Pull out of the data below the stretch of lines bounded by the one containing "setup_slack_margin: 5" and the one containing "picks by default;", both bounds included, unchanged.

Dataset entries
/---
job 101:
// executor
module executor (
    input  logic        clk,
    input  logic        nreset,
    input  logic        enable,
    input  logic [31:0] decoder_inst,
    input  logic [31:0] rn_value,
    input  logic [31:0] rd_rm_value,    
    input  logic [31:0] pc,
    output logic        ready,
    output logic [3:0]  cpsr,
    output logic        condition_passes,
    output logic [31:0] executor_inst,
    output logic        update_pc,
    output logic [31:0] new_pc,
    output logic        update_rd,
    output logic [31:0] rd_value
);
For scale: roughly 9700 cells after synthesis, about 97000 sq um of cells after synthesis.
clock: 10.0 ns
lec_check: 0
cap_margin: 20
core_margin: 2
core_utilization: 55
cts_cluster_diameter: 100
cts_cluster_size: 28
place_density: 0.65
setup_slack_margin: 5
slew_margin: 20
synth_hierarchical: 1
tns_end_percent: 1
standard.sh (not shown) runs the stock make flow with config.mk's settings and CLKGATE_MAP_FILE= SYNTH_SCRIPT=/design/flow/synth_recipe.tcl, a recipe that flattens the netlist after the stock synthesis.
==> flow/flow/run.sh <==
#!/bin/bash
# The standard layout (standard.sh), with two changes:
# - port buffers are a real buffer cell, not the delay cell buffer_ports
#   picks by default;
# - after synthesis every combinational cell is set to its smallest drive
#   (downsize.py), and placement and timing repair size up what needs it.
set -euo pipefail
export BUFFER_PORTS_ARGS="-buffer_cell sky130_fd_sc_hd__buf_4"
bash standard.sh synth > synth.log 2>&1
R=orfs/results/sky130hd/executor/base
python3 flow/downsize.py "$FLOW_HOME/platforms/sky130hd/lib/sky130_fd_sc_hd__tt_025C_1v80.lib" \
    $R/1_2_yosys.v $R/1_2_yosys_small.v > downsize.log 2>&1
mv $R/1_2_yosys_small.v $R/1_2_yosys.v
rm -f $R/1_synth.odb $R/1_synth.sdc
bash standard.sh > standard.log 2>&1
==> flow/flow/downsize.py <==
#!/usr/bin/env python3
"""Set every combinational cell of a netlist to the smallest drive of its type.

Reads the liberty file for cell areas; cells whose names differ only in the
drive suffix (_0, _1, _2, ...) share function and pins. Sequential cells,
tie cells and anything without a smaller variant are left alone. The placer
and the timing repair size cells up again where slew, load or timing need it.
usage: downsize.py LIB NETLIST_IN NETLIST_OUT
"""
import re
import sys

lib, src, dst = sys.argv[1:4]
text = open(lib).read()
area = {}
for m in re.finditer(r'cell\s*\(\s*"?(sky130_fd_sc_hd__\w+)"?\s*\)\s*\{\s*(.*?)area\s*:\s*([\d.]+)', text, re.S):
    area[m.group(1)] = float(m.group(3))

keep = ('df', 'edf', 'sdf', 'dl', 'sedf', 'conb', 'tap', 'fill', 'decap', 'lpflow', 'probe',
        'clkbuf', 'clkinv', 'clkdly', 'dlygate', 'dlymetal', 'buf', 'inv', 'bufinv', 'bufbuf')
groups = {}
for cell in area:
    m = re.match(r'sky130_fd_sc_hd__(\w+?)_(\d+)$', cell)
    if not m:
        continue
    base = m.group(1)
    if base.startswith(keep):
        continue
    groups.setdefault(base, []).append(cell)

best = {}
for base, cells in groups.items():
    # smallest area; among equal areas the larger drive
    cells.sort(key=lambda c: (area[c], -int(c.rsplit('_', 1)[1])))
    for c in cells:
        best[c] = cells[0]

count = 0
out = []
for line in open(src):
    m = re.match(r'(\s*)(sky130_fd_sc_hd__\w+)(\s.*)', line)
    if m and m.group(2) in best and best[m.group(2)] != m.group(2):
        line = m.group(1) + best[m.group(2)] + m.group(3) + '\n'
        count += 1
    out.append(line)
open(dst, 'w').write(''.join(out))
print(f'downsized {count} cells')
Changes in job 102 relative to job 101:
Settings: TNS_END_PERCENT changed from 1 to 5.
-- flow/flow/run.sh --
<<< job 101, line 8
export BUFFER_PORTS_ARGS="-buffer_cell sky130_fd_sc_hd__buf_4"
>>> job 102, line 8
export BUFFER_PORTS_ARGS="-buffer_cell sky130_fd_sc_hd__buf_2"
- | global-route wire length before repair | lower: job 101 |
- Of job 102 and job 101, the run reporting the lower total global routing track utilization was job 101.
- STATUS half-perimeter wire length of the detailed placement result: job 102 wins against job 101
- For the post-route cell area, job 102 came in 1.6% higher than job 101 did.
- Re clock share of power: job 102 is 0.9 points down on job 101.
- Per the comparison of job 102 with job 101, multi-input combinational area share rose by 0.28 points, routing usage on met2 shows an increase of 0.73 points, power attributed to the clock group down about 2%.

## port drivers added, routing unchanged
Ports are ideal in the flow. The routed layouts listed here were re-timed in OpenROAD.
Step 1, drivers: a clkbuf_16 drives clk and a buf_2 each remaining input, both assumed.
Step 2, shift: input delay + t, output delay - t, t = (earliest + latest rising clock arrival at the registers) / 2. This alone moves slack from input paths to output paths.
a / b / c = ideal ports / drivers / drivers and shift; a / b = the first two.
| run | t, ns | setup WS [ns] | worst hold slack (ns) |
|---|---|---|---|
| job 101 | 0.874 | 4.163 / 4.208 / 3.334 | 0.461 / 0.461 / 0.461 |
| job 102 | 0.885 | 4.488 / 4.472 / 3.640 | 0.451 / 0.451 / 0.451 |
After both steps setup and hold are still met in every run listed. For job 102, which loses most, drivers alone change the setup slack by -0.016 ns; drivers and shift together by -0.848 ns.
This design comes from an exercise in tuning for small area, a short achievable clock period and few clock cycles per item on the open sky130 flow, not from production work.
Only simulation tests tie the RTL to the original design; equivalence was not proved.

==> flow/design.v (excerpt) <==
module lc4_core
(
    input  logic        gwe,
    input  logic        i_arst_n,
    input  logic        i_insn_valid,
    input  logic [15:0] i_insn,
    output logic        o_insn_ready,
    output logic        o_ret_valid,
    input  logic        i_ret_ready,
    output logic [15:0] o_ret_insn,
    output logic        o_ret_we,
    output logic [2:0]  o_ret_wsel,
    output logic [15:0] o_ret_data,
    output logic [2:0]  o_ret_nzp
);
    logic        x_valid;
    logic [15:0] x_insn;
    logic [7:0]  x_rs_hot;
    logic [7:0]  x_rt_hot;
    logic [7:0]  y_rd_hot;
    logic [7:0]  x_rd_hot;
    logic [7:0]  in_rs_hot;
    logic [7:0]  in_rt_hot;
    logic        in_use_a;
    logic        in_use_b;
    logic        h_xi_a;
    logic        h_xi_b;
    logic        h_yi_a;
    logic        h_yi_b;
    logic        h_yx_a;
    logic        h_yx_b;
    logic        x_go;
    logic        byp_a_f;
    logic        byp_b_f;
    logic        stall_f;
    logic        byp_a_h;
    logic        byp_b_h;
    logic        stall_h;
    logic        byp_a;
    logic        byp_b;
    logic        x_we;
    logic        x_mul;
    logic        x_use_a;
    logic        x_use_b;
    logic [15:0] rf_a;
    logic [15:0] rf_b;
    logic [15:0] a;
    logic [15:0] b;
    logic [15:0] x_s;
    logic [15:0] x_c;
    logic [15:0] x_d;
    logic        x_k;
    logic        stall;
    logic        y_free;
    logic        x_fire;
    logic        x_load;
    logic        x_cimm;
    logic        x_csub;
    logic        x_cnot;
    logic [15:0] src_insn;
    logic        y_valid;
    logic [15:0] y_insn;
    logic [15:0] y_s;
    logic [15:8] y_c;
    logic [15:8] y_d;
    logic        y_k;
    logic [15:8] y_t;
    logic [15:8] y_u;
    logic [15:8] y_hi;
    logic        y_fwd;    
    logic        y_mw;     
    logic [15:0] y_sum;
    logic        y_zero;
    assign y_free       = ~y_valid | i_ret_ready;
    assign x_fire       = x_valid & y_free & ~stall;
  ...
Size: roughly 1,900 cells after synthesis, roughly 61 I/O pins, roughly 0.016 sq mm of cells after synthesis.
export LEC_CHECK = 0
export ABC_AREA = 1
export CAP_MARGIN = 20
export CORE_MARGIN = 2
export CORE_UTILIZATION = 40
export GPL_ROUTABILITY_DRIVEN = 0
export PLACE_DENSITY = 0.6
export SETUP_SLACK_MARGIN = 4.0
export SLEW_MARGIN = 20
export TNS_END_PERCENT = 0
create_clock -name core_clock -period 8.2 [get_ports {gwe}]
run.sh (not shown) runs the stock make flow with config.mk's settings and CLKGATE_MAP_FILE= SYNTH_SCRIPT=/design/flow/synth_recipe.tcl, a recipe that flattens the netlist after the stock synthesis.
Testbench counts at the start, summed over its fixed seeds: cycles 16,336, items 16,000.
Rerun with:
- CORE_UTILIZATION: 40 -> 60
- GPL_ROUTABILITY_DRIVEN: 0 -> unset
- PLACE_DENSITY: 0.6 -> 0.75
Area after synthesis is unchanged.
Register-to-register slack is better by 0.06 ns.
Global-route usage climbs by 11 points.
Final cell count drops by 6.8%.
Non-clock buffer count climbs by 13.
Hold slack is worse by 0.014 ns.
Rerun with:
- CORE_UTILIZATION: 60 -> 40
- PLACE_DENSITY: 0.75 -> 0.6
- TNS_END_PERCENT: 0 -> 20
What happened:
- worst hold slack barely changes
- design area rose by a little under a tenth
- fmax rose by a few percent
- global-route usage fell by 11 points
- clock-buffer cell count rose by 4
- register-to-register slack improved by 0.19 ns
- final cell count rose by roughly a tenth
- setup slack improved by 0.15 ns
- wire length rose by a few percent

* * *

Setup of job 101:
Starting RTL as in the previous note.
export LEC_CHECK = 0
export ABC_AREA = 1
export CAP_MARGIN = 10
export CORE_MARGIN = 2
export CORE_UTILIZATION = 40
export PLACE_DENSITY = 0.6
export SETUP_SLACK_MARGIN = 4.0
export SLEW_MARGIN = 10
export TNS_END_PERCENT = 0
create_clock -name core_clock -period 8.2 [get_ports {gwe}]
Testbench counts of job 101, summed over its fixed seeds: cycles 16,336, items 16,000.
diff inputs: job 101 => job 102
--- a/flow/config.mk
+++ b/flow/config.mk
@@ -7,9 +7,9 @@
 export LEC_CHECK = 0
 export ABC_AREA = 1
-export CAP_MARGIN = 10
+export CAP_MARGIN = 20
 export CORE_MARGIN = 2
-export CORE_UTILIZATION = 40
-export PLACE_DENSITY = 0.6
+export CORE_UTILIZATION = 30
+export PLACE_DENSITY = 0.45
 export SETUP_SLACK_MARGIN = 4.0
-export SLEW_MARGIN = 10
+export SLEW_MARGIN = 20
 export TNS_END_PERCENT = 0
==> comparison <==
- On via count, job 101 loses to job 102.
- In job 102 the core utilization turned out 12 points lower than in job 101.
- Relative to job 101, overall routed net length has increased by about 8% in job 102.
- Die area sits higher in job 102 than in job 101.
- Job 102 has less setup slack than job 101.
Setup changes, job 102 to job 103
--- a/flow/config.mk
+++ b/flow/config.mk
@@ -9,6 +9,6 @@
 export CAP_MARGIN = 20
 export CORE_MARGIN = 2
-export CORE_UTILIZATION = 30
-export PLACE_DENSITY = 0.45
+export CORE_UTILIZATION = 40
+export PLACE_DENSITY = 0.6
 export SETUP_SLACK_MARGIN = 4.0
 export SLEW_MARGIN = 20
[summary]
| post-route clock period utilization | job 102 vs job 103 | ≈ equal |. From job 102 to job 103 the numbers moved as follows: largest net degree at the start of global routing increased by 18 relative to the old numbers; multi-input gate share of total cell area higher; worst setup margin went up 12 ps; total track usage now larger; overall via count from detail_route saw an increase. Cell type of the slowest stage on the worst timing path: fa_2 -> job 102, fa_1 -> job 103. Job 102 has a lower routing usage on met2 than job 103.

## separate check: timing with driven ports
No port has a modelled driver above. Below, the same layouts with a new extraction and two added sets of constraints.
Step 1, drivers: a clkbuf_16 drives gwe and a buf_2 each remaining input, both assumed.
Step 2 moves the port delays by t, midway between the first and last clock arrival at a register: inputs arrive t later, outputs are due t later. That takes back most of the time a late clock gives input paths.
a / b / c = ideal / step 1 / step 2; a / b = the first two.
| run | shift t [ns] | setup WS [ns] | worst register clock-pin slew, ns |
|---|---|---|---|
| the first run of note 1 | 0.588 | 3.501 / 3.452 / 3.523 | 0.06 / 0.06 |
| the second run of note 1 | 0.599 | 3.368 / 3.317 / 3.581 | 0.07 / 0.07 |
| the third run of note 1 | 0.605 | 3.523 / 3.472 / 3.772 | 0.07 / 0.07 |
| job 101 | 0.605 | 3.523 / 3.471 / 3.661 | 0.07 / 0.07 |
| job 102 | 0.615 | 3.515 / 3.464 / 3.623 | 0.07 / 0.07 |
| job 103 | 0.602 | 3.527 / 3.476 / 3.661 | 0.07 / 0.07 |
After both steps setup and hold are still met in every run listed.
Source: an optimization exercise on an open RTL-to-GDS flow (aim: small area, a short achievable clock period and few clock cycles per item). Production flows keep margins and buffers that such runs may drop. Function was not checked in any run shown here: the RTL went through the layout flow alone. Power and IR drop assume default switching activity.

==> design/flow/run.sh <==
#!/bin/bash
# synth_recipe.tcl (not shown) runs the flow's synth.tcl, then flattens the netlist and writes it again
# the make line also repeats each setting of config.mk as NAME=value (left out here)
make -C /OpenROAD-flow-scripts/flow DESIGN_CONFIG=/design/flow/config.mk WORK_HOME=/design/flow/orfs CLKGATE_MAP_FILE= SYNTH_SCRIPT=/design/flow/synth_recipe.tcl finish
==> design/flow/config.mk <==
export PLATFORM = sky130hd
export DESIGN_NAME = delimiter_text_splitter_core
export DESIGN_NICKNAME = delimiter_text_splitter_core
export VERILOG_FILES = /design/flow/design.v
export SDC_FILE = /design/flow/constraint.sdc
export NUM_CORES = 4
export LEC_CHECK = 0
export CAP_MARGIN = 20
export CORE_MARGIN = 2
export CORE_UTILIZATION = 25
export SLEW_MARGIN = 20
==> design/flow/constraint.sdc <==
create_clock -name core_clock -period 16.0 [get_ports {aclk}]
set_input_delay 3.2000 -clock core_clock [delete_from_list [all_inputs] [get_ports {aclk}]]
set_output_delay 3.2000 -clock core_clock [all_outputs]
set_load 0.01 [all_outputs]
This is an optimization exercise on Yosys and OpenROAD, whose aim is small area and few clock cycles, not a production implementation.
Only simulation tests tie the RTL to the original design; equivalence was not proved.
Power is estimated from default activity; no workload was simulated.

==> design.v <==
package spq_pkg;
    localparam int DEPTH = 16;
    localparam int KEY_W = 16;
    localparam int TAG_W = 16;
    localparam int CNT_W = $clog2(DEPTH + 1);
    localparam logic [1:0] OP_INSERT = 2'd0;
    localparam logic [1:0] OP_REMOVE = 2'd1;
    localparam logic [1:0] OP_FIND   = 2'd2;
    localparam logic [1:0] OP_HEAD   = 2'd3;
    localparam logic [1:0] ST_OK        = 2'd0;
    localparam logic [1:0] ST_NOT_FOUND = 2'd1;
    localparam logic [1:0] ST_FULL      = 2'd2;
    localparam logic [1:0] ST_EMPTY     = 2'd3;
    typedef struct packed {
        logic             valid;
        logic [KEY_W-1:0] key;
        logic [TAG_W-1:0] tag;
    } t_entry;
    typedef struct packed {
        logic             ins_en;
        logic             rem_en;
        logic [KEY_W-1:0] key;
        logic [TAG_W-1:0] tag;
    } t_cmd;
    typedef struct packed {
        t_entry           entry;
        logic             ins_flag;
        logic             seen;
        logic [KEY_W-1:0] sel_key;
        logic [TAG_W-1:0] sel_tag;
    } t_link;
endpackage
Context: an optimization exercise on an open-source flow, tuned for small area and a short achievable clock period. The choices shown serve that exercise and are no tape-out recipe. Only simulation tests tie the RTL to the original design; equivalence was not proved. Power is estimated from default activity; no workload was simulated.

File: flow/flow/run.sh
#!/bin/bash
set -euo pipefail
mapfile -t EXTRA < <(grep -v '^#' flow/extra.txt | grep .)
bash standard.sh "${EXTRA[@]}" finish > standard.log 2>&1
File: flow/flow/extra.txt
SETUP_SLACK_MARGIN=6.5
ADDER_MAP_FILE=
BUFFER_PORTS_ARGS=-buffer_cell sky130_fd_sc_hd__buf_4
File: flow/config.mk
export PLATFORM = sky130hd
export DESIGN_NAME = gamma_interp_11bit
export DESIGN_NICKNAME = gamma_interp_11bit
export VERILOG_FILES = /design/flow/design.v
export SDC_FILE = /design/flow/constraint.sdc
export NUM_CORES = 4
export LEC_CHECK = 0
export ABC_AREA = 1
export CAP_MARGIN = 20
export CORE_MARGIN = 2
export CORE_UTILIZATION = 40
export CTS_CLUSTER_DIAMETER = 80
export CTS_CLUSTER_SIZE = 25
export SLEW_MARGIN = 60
\---
(Result):
setup_slack_margin: 5
slew_margin: 20
synth_hierarchical: 1
tns_end_percent: 1
standard.sh (not shown) runs the stock make flow with config.mk's settings and CLKGATE_MAP_FILE= SYNTH_SCRIPT=/design/flow/synth_recipe.tcl, a recipe that flattens the netlist after the stock synthesis.
==> flow/flow/run.sh <==
#!/bin/bash
# The standard layout (standard.sh), with two changes:
# - port buffers are a real buffer cell, not the delay cell buffer_ports
#   picks by default;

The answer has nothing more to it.